Il voulait mourir lui avait appris la conversation, partir avec l’aube, salué par le lever du soleil. Pour elle comme pour lui, la situation était étrange. Elle ne l’empêcherait pas de sauter, le suicide n’était qu’un tabou chrétien, mais elle avait à faire dans la nuit, et quelque part, une intuition lui murmurait que ce Jonas saurait offrir à son frère une conversation qui forcerait ce dernier à mettre son cerveau en action, à quitter son inertie coutumière en somme.
Elle sourit à Jonas, reprenant d’une voix qui se voulait innocente.

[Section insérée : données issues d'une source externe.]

$ cat src/rtl/ppp_pkg.sv
// ============================================================================
// ppp_pkg
// types and constants shared by the payload parameter parser modules
// ============================================================================
package ppp_pkg;

    // parser phase codes
    localparam logic [1:0] PH_HEADER = 2'd0;
    localparam logic [1:0] PH_VALUE  = 2'd1;
    localparam logic [1:0] PH_CLEN   = 2'd2;
    localparam logic [1:0] PH_CDATA  = 2'd3;

    // header byte layout
    localparam logic [7:0] TYPE_MASK   = 8'b0011_1111;
    localparam int         CODE_SHIFT  = 6;
    localparam logic [1:0] CODE_CUSTOM = 2'd3;

    typedef struct packed {
        logic [7:0] data_byte;
        logic       end_of_payload;
    } in_item_t;

    typedef struct packed {
        logic [5:0]  param_type;
        logic [7:0]  param_size;
        logic [31:0] param_value;
        logic        is_custom;
        logic        truncated;
    } out_item_t;

    // outcome of one parser step
    typedef struct packed {
        logic      emit;
        out_item_t result;
    } ppp_step_t;

endpackage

— Enfin, j’y vais, si vous souhaitez vous joindre à nous, on a du chocolat chaud, des discussions philosophiques et des cocktails Molotov.

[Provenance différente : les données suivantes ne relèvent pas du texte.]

<file path="src/gca_pkg.sv">
// ----------------------------------------------------------------------------
// GPS C/A code generator package
// Shared types, constants and the G2 delay lookup of the C/A code generator.
// ----------------------------------------------------------------------------
package gca_pkg;

    localparam int C_CODE_LENGTH = 1023;
    localparam int C_REG_WIDTH   = 10;
    localparam int C_PRN_WIDTH   = 8;
    localparam int C_PRN_COUNT   = 210;

    typedef logic [C_REG_WIDTH-1:0] t_lfsr;
    typedef logic [C_PRN_WIDTH-1:0] t_prn;

    typedef enum logic [1:0] {
        ST_RUN,
        ST_ALIGN
    } t_state;

    typedef struct packed {
        logic load;
        logic step_g2;
        logic emit;
    } t_ctrl_cmd;

    typedef struct packed {
        logic aligned;
        logic count_zero;
        logic out_free;
    } t_dp_status;

    localparam logic [C_REG_WIDTH-1:0] C_G2_DELAY [C_PRN_COUNT] = '{
          5,   6,   7,   8,  17,  18, 139, 140, 141, 251,
        252, 254, 255, 256, 257, 258, 469, 470, 471, 472,
        473, 474, 509, 512, 513, 514, 515, 516, 859, 860,
        861, 862, 863, 950, 947, 948, 950,  67, 103,  91,
         19, 679, 225, 625, 946, 638, 161,1001, 554, 280,
        710, 709, 775, 864, 558, 220, 397,  55, 898, 759,
        367, 299,1018, 729, 695, 780, 801, 788, 732,  34,
        320, 327, 389, 407, 525, 405, 221, 761, 260, 326,
        955, 653, 699, 422, 188, 438, 959, 539, 879, 677,
        586, 153, 792, 814, 446, 264,1015, 278, 536, 819,
        156, 957, 159, 712, 885, 461, 248, 713, 126, 807,
        279, 122, 197, 693, 632, 771, 467, 647, 203, 145,
        175,  52,  21, 237, 235, 886, 657, 634, 762, 355,
       1012, 176, 603, 130, 359, 595,  68, 386, 797, 456,
        499, 883, 307, 127, 211, 121, 118, 163, 628, 853,
        484, 289, 811, 202,1021, 463, 568, 904, 670, 230,
        911, 684, 309, 644, 932,  12, 314, 891, 212, 185,
        675, 503, 150, 395, 345, 846, 798, 992, 357, 995,
        877, 112, 144, 476, 193, 109, 445, 291,  87, 399,
        292, 901, 339, 208, 711, 189, 263, 537, 663, 942,
        173, 900,  30, 500, 935, 556, 373,  85, 652, 310
    };

    // A PRN outside the table has no delay.
    function automatic t_lfsr g2_delay(input t_prn prn);
        t_lfsr delay;
        delay = '0;
        if (prn >= C_PRN_WIDTH'(1) && prn <= C_PRN_WIDTH'(C_PRN_COUNT)) begin
            delay = C_G2_DELAY[prn - C_PRN_WIDTH'(1)];
        end
        return delay;
    endfunction

endpackage

</file>
<file path="src/gps_ca_code_generator_core.sv">
// A plain item gives its chip in the cycle after acceptance; one item per cycle while
// the output is free. A restart item, and the first item after reset, reloads both
// registers and then steps G2 once per cycle, CODE_LENGTH minus the PRN delay steps
// (none when the PRN has no delay), before its chip is registered once the output
// is free; no item is accepted meanwhile.
// Reset is synchronous and active low; the PRN register resets to 1.
// ----------------------------------------------------------------------------
// GPS C/A code generator core
// Streams the L1 C/A Gold code of the configured PRN, one chip per item.
// ----------------------------------------------------------------------------
module gps_ca_code_generator_core
    import gca_pkg::*;
#(
    parameter int CODE_LENGTH = C_CODE_LENGTH
) (
    input  logic       i_clk,
    input  logic       i_rst_n,
    input  logic       i_cfg_we,
    input  logic [7:0] i_cfg_wdata,      // prn_number
    input  logic       s_axis_tvalid,
    output logic       s_axis_tready,
    input  logic [7:0] s_axis_tdata,     // [0] restart, [7:1] zero
    output logic       m_axis_tvalid,
    input  logic       m_axis_tready,
    output logic [7:0] m_axis_tdata,     // [0] chip, [7:1] zero
    output logic [0:0] m_axis_tuser      // [0] epoch_start
);

    t_ctrl_cmd  w_cmd;
    t_dp_status w_status;
    t_state     w_state;
    logic       w_chip;
    logic       w_epoch;

    gca_ctrl u_ctrl (
        .i_clk       (i_clk),
        .i_rst_n     (i_rst_n),
        .i_s_valid   (s_axis_tvalid),
        .i_s_restart (s_axis_tdata[0]),
        .i_status    (w_status),
        .o_s_ready   (s_axis_tready),
        .o_cmd       (w_cmd),
        .o_state     (w_state)
    );

    gca_datapath #(
        .CODE_LENGTH (CODE_LENGTH)
    ) u_datapath (
        .i_clk         (i_clk),
        .i_rst_n       (i_rst_n),
        .i_cfg_we      (i_cfg_we),
        .i_cfg_wdata   (i_cfg_wdata),
        .i_cmd         (w_cmd),
        .i_m_ready     (m_axis_tready),
        .o_status      (w_status),
        .o_m_valid     (m_axis_tvalid),
        .o_chip        (w_chip),
        .o_epoch_start (w_epoch)
    );

    assign m_axis_tdata = {7'd0, w_chip};
    assign m_axis_tuser = w_epoch;

`ifndef SYNTHESIS
    a_emit_free: assert property (@(posedge i_clk) disable iff (!i_rst_n)
        w_cmd.emit |-> w_status.out_free)
        else $error("chip emitted while output item still pending");

    a_step_count: assert property (@(posedge i_clk) disable iff (!i_rst_n)
        w_cmd.step_g2 |-> !w_status.count_zero && w_state == ST_ALIGN)
        else $error("G2 stepped with alignment count exhausted");

    a_load_blocks: assert property (@(posedge i_clk) disable iff (!i_rst_n)
        w_cmd.load |=> !s_axis_tready && w_status.aligned)
        else $error("input taken during G2 alignment");
`endif

endmodule

</file>
<file path="src/gca_ctrl.sv">
// ----------------------------------------------------------------------------
// GPS C/A code generator controller
// Accepts items and sequences the reload, G2 alignment and chip emission.
// ----------------------------------------------------------------------------
module gca_ctrl
    import gca_pkg::*;
(
    input  logic       i_clk,
    input  logic       i_rst_n,
    input  logic       i_s_valid,
    input  logic       i_s_restart,
    input  t_dp_status i_status,
    output logic       o_s_ready,
    output t_ctrl_cmd  o_cmd,
    output t_state     o_state
);

    t_state r_state;
    t_state n_state;

    always_ff @(posedge i_clk) begin
        if (!i_rst_n) begin
            r_state <= ST_RUN;
        end else begin
            r_state <= n_state;
        end
    end

    always_comb begin
        n_state   = r_state;
        o_s_ready = 1'b0;
        o_cmd     = '0;
        case (r_state)
            ST_RUN: begin
                o_s_ready = i_status.out_free;
                if (i_s_valid && i_status.out_free) begin
                    if (i_s_restart || !i_status.aligned) begin
                        o_cmd.load = 1'b1;
                        n_state    = ST_ALIGN;
                    end else begin
                        o_cmd.emit = 1'b1;
                    end
                end
            end
            ST_ALIGN: begin
                if (!i_status.count_zero) begin
                    o_cmd.step_g2 = 1'b1;
                end else if (i_status.out_free) begin
                    o_cmd.emit = 1'b1;
                    n_state    = ST_RUN;
                end
            end
            default: begin
                n_state = ST_RUN;
            end
        endcase
    end

    assign o_state = r_state;

endmodule

</file>
<file path="src/gca_datapath.sv">
// ----------------------------------------------------------------------------
// GPS C/A code generator datapath
// G1 and G2 shift registers, chip position, alignment counter and output item.
// ----------------------------------------------------------------------------
module gca_datapath
    import gca_pkg::*;
#(
    parameter int CODE_LENGTH = C_CODE_LENGTH
) (
    input  logic       i_clk,
    input  logic       i_rst_n,
    input  logic       i_cfg_we,
    input  t_prn       i_cfg_wdata,
    input  t_ctrl_cmd  i_cmd,
    input  logic       i_m_ready,
    output t_dp_status o_status,
    output logic       o_m_valid,
    output logic       o_chip,
    output logic       o_epoch_start
);

    localparam int P_W = $clog2(CODE_LENGTH);

    t_prn           r_prn;
    t_lfsr          r_g1;
    t_lfsr          r_g2;
    logic [P_W-1:0] r_pos;
    logic [P_W-1:0] r_count;
    logic           r_aligned;
    logic           r_m_valid;
    logic           r_chip;
    logic           r_epoch;

    t_lfsr          n_g1;
    t_lfsr          n_g2;
    t_lfsr          w_delay;
    logic [P_W-1:0] w_steps;
    logic           w_fb1;
    logic           w_fb2;

    assign w_fb1 = r_g1[2] ^ r_g1[9];
    assign w_fb2 = r_g2[1] ^ r_g2[2] ^ r_g2[5] ^ r_g2[7] ^ r_g2[8] ^ r_g2[9];
    assign n_g1  = {r_g1[C_REG_WIDTH-2:0], w_fb1};
    assign n_g2  = {r_g2[C_REG_WIDTH-2:0], w_fb2};

    assign w_delay = g2_delay(r_prn);
    assign w_steps = (w_delay == '0) ? '0 : P_W'(CODE_LENGTH - int'(w_delay));

    always_ff @(posedge i_clk) begin
        if (!i_rst_n) begin
            r_prn     <= C_PRN_WIDTH'(1);
            r_g1      <= '1;
            r_g2      <= '1;
            r_pos     <= '0;
            r_count   <= '0;
            r_aligned <= 1'b0;
            r_m_valid <= 1'b0;
        end else begin
            if (i_cfg_we) begin
                r_prn <= i_cfg_wdata;
            end
            if (i_cmd.load) begin
                r_g1      <= '1;
                r_g2      <= '1;
                r_pos     <= '0;
                r_count   <= w_steps;
                r_aligned <= 1'b1;
            end else if (i_cmd.step_g2) begin
                r_g2    <= n_g2;
                r_count <= r_count - P_W'(1);
            end else if (i_cmd.emit) begin
                r_g1 <= n_g1;
                r_g2 <= n_g2;
                if (r_pos == P_W'(CODE_LENGTH - 1)) begin
                    r_pos <= '0;
                end else begin
                    r_pos <= r_pos + P_W'(1);
                end
            end
            r_m_valid <= i_cmd.emit | (r_m_valid & ~i_m_ready);
        end
    end

    always_ff @(posedge i_clk) begin
        if (i_cmd.emit) begin
            r_chip  <= r_g1[C_REG_WIDTH-1] ^ r_g2[C_REG_WIDTH-1];
            r_epoch <= (r_pos == '0);
        end
    end

    assign o_status.aligned    = r_aligned;
    assign o_status.count_zero = (r_count == '0);
    assign o_status.out_free   = ~r_m_valid | i_m_ready;
    assign o_m_valid           = r_m_valid;
    assign o_chip              = r_chip;
    assign o_epoch_start       = r_epoch;

endmodule

</file>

Elle tourna les talons sur un petit rire et reprit sa route sans un regard en arrière. Dans le froid de décembre, Morgane prit son temps pour descendre les escaliers rouillés que le givre attaquait déjà. Alors qu’elle était à mi-course, elle entendit le tintement de métal d’un pas qui lui succédait. Son visage s’habilla de ce sourire satisfait par l’intuition récompensé. Elle se dirigeait vers une nuit longue et une compagnie nouvelle offrait au matin bien trop loin une nouvelle saveur. Celle de savoir que la violence qui accompagnerait ces pas serait partagé, que le jour aura une autre dimension si cette nuit était effectivement la dernière pour l’un de ceux qui marchait dans ces pas. Morgane frémit en s’habillant de cette robe tragique. Elle allait au-devant de la mort et elle marchait sans l’ombre d’une peur, car au fond d’elle, elle savait qu’elle n’aurait que la justice en sépulture.